## YOUR INSTRUCTIONS
Where does the word "walks" show up in the data? Please find each such line and copy it.
.....
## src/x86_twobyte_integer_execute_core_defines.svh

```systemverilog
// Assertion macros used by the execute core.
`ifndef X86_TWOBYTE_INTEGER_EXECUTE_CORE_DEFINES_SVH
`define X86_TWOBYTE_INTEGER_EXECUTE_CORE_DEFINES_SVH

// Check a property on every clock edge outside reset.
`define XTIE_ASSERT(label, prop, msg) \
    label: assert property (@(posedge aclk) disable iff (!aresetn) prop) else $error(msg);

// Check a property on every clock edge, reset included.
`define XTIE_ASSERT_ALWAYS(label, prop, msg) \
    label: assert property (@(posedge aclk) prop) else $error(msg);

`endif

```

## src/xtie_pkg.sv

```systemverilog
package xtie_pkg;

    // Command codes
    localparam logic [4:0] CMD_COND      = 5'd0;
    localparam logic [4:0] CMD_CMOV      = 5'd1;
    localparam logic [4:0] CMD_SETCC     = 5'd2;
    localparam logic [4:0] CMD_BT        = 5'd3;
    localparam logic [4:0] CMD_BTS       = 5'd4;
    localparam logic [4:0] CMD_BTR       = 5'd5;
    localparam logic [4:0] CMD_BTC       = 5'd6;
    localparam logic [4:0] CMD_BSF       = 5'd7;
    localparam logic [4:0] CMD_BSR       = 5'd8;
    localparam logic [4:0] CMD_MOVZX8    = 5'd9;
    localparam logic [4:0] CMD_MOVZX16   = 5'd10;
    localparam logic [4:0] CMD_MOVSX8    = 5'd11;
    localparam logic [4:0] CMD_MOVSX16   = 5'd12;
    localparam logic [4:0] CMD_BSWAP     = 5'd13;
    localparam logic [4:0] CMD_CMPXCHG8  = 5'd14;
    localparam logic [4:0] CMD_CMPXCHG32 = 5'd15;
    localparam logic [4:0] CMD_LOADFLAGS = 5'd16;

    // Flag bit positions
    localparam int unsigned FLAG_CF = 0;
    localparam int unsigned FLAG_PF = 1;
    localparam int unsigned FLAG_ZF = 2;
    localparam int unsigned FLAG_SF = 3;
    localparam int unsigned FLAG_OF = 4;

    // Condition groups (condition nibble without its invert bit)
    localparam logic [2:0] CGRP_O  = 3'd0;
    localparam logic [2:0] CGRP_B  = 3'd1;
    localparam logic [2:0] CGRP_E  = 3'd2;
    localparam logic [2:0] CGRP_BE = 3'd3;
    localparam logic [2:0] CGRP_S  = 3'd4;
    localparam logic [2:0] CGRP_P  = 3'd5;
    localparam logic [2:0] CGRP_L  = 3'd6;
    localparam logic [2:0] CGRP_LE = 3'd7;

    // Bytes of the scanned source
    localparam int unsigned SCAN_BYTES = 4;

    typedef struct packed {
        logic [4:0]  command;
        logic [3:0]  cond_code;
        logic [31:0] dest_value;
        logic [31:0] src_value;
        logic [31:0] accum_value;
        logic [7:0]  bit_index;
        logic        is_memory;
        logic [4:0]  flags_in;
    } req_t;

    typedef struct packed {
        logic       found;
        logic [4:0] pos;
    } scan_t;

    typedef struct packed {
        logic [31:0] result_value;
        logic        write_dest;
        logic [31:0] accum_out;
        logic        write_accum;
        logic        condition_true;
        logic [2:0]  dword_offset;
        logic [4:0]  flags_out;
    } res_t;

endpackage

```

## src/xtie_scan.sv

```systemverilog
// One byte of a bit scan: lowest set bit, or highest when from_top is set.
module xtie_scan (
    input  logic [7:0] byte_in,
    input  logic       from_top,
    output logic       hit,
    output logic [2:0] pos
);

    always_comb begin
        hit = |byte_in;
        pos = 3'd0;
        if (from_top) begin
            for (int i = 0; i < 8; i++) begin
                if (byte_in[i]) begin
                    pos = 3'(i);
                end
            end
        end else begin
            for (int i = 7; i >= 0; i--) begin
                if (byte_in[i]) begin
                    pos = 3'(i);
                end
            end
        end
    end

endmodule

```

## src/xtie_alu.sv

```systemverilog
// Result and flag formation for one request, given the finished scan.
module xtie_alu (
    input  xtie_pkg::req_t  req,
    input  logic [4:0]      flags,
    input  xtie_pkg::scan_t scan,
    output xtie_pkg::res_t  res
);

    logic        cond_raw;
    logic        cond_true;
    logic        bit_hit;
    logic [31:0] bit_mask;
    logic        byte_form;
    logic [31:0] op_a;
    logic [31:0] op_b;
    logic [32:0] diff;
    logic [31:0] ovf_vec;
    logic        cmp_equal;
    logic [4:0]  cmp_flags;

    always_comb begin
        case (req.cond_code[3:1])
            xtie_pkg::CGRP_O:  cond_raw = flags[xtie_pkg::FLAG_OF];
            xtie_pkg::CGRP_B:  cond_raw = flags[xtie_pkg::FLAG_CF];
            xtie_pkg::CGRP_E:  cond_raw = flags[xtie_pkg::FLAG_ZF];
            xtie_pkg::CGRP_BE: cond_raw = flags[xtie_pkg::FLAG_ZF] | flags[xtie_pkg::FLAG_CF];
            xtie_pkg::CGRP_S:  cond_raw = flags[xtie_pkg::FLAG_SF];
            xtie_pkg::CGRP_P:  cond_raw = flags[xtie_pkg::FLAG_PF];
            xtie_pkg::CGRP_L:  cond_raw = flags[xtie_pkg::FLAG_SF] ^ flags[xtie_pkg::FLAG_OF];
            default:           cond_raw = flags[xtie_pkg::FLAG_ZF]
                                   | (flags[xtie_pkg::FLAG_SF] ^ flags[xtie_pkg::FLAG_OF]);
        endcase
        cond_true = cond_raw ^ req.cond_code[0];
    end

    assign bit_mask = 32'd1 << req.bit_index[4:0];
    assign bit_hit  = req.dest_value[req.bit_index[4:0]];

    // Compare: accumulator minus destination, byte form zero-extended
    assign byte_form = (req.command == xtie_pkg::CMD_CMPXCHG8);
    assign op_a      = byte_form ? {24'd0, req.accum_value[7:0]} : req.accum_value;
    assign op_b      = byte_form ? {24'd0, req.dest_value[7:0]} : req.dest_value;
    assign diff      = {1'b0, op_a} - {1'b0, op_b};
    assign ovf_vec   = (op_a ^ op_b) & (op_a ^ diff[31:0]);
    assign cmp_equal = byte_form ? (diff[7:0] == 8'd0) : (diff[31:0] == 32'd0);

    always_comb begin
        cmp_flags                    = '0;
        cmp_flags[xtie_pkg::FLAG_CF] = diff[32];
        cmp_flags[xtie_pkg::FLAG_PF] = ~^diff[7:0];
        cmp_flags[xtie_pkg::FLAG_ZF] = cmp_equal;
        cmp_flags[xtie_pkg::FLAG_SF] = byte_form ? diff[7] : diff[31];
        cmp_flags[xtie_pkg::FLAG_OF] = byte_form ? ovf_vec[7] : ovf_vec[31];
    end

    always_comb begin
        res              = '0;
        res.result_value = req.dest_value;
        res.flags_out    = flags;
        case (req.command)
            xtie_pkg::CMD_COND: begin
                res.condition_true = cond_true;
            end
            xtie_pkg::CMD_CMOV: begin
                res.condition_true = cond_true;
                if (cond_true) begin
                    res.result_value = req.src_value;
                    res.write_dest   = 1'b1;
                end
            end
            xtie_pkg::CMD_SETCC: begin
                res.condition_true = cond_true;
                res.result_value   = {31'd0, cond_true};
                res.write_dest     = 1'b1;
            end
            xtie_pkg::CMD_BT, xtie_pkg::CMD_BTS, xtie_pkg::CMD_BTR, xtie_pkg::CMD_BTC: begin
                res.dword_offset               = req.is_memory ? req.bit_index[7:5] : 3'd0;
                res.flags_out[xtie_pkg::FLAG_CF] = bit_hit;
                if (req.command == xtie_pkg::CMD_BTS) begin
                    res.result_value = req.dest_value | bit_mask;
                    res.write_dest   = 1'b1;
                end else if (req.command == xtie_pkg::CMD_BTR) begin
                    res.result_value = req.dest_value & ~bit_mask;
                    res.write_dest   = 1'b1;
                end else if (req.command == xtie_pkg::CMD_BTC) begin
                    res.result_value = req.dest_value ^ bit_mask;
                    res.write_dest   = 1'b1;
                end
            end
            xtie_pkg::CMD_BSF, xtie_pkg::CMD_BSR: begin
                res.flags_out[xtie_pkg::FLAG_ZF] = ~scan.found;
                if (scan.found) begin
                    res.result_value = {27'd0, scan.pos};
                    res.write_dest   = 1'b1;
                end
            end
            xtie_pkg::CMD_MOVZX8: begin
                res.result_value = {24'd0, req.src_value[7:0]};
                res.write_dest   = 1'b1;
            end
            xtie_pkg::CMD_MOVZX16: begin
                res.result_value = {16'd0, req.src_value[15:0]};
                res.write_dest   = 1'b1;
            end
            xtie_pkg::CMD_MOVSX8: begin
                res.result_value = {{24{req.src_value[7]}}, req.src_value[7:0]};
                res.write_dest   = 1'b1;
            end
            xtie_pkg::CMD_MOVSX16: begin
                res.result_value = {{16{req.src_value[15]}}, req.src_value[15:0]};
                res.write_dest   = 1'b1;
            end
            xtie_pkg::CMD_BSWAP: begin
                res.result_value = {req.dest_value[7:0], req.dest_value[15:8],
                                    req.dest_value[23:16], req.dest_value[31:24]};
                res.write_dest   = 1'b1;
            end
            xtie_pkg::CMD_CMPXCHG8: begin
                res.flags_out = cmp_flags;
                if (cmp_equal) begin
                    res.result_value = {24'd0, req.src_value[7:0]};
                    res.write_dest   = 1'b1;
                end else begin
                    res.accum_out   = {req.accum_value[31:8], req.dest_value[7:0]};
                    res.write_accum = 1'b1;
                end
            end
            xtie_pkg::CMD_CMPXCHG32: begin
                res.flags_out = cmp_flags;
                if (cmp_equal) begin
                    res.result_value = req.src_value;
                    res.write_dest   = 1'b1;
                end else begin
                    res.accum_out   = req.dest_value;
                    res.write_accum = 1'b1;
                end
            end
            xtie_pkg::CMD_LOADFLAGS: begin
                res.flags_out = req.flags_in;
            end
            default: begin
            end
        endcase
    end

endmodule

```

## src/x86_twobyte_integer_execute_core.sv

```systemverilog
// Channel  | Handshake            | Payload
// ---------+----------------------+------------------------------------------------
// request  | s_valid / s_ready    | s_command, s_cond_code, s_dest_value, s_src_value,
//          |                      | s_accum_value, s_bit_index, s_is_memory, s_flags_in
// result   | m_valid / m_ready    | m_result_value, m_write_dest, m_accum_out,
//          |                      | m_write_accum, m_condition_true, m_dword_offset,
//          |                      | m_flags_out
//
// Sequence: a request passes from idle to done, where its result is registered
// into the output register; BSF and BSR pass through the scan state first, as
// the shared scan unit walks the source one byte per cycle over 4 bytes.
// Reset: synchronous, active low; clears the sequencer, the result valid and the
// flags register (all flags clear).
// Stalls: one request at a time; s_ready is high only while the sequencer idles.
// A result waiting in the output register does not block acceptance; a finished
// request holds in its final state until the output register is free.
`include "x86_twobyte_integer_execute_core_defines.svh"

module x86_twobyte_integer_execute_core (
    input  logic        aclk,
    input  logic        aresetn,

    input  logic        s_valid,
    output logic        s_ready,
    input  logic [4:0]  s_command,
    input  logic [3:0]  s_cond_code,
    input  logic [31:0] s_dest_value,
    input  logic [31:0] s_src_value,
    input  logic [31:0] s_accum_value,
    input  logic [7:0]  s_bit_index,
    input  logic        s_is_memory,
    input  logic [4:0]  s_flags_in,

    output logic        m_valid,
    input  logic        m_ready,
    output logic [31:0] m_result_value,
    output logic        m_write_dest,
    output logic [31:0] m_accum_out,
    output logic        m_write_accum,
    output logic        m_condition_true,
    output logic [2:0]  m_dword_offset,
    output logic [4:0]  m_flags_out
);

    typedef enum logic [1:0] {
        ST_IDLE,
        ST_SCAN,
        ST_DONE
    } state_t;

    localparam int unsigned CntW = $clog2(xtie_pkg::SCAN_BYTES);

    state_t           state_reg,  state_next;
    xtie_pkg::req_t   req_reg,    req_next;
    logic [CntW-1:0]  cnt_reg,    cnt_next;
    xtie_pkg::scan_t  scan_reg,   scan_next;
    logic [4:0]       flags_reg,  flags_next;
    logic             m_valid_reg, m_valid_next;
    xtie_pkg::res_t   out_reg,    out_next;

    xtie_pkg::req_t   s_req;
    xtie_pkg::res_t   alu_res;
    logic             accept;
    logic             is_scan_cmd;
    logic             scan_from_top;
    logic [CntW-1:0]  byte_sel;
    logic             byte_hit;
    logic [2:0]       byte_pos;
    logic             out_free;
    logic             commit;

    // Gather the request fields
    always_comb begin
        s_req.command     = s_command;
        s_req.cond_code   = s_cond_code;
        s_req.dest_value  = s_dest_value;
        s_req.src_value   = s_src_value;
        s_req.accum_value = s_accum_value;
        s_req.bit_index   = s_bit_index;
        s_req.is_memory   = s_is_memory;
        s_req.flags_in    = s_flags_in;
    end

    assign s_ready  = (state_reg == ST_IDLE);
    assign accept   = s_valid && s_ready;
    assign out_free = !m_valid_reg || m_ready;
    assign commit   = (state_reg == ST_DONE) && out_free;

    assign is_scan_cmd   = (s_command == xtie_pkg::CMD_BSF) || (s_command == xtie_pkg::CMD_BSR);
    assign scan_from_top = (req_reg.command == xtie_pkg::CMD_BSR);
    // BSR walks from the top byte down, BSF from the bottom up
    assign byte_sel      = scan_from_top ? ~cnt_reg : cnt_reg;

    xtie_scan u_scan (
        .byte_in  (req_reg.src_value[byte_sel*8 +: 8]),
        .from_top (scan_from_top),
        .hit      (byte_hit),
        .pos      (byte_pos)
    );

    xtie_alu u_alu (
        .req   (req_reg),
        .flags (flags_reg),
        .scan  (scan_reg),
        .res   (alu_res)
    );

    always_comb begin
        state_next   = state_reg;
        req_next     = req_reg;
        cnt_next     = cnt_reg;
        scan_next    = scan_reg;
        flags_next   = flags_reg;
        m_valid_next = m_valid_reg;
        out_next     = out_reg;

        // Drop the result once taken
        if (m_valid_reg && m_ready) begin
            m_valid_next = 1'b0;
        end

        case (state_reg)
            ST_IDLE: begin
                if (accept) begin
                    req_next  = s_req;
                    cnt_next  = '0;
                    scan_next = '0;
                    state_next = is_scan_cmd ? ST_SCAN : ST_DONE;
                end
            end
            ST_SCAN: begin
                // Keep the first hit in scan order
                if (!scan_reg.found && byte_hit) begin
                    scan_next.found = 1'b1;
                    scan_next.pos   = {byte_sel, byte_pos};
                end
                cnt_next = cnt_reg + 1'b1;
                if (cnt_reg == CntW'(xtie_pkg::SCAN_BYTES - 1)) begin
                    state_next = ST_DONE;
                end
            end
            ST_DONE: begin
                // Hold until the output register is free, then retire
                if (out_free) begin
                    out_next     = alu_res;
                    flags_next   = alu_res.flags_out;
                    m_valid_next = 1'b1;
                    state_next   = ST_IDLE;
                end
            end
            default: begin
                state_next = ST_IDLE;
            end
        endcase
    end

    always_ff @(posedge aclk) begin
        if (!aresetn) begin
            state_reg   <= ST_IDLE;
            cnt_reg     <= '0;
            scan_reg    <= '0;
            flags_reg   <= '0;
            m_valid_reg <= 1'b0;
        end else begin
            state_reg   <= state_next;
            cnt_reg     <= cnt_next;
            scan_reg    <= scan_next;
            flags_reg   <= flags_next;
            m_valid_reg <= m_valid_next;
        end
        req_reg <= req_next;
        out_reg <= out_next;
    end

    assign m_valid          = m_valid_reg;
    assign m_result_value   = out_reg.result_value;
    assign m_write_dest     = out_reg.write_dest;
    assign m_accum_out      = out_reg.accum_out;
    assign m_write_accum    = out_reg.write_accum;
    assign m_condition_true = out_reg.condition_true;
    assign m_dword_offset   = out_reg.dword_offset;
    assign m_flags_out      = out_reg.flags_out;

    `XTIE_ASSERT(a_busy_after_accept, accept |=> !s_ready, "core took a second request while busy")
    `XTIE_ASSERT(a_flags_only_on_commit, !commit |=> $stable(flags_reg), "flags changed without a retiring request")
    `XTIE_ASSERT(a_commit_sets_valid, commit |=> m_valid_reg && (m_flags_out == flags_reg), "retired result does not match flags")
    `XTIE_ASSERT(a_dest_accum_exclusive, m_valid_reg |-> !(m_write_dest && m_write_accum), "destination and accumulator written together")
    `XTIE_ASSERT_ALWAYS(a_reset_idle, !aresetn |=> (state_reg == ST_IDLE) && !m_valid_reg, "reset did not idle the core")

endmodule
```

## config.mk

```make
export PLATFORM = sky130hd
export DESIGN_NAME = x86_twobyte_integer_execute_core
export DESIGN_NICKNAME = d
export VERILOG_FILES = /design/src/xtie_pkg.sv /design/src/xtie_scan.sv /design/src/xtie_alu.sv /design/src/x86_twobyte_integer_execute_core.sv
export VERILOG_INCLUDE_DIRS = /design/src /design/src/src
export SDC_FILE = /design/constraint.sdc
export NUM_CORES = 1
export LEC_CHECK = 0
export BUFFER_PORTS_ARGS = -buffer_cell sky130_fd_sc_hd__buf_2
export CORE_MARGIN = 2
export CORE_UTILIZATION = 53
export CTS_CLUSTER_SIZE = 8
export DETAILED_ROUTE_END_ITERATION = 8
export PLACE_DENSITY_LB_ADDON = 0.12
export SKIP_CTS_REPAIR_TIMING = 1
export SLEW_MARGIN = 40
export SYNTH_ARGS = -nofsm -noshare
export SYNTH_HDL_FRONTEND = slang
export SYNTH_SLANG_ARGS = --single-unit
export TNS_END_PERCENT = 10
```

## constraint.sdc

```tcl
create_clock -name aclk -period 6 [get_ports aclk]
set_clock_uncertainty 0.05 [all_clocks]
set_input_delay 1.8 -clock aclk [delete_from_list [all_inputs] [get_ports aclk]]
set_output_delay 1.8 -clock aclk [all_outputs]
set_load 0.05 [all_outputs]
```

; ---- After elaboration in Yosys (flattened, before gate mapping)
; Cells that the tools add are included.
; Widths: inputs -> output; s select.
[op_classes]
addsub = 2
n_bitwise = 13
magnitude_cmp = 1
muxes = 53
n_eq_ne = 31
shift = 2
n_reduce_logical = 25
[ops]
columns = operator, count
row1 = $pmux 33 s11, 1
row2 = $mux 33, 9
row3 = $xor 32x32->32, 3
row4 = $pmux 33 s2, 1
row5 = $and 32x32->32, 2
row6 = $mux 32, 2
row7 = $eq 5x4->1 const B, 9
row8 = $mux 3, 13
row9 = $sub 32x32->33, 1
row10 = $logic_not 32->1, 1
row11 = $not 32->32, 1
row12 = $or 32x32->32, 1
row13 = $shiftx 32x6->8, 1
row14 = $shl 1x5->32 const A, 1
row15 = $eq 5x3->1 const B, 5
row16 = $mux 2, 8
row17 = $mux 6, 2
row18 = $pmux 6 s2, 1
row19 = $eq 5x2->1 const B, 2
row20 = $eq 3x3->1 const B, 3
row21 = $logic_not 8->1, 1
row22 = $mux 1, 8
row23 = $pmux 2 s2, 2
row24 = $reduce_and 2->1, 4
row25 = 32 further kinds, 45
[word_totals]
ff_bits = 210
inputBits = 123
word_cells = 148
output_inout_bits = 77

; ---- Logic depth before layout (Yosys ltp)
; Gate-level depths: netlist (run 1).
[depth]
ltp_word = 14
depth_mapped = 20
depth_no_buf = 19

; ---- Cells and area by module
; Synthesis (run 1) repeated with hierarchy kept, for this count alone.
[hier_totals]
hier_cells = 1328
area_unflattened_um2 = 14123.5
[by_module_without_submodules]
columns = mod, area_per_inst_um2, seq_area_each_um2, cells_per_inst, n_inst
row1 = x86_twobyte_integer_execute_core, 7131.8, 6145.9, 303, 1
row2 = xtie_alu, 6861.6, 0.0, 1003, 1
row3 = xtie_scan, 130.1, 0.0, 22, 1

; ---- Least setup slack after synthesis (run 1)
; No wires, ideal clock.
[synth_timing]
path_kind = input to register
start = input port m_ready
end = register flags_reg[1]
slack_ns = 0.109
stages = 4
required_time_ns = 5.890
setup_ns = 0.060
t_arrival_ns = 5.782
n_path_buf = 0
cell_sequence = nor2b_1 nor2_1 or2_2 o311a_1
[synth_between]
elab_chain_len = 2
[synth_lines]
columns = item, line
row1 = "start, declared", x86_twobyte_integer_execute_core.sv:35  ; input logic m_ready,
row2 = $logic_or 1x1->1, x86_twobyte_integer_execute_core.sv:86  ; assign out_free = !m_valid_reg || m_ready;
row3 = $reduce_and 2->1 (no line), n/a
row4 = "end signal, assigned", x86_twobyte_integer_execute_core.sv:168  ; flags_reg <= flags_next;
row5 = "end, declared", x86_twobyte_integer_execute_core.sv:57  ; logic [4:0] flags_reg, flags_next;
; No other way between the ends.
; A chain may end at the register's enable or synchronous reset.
.....
## RESPONSE TO THE TASK
// the shared scan unit walks the source one byte per cycle over 4 bytes.
    // BSR walks from the top byte down, BSF from the bottom up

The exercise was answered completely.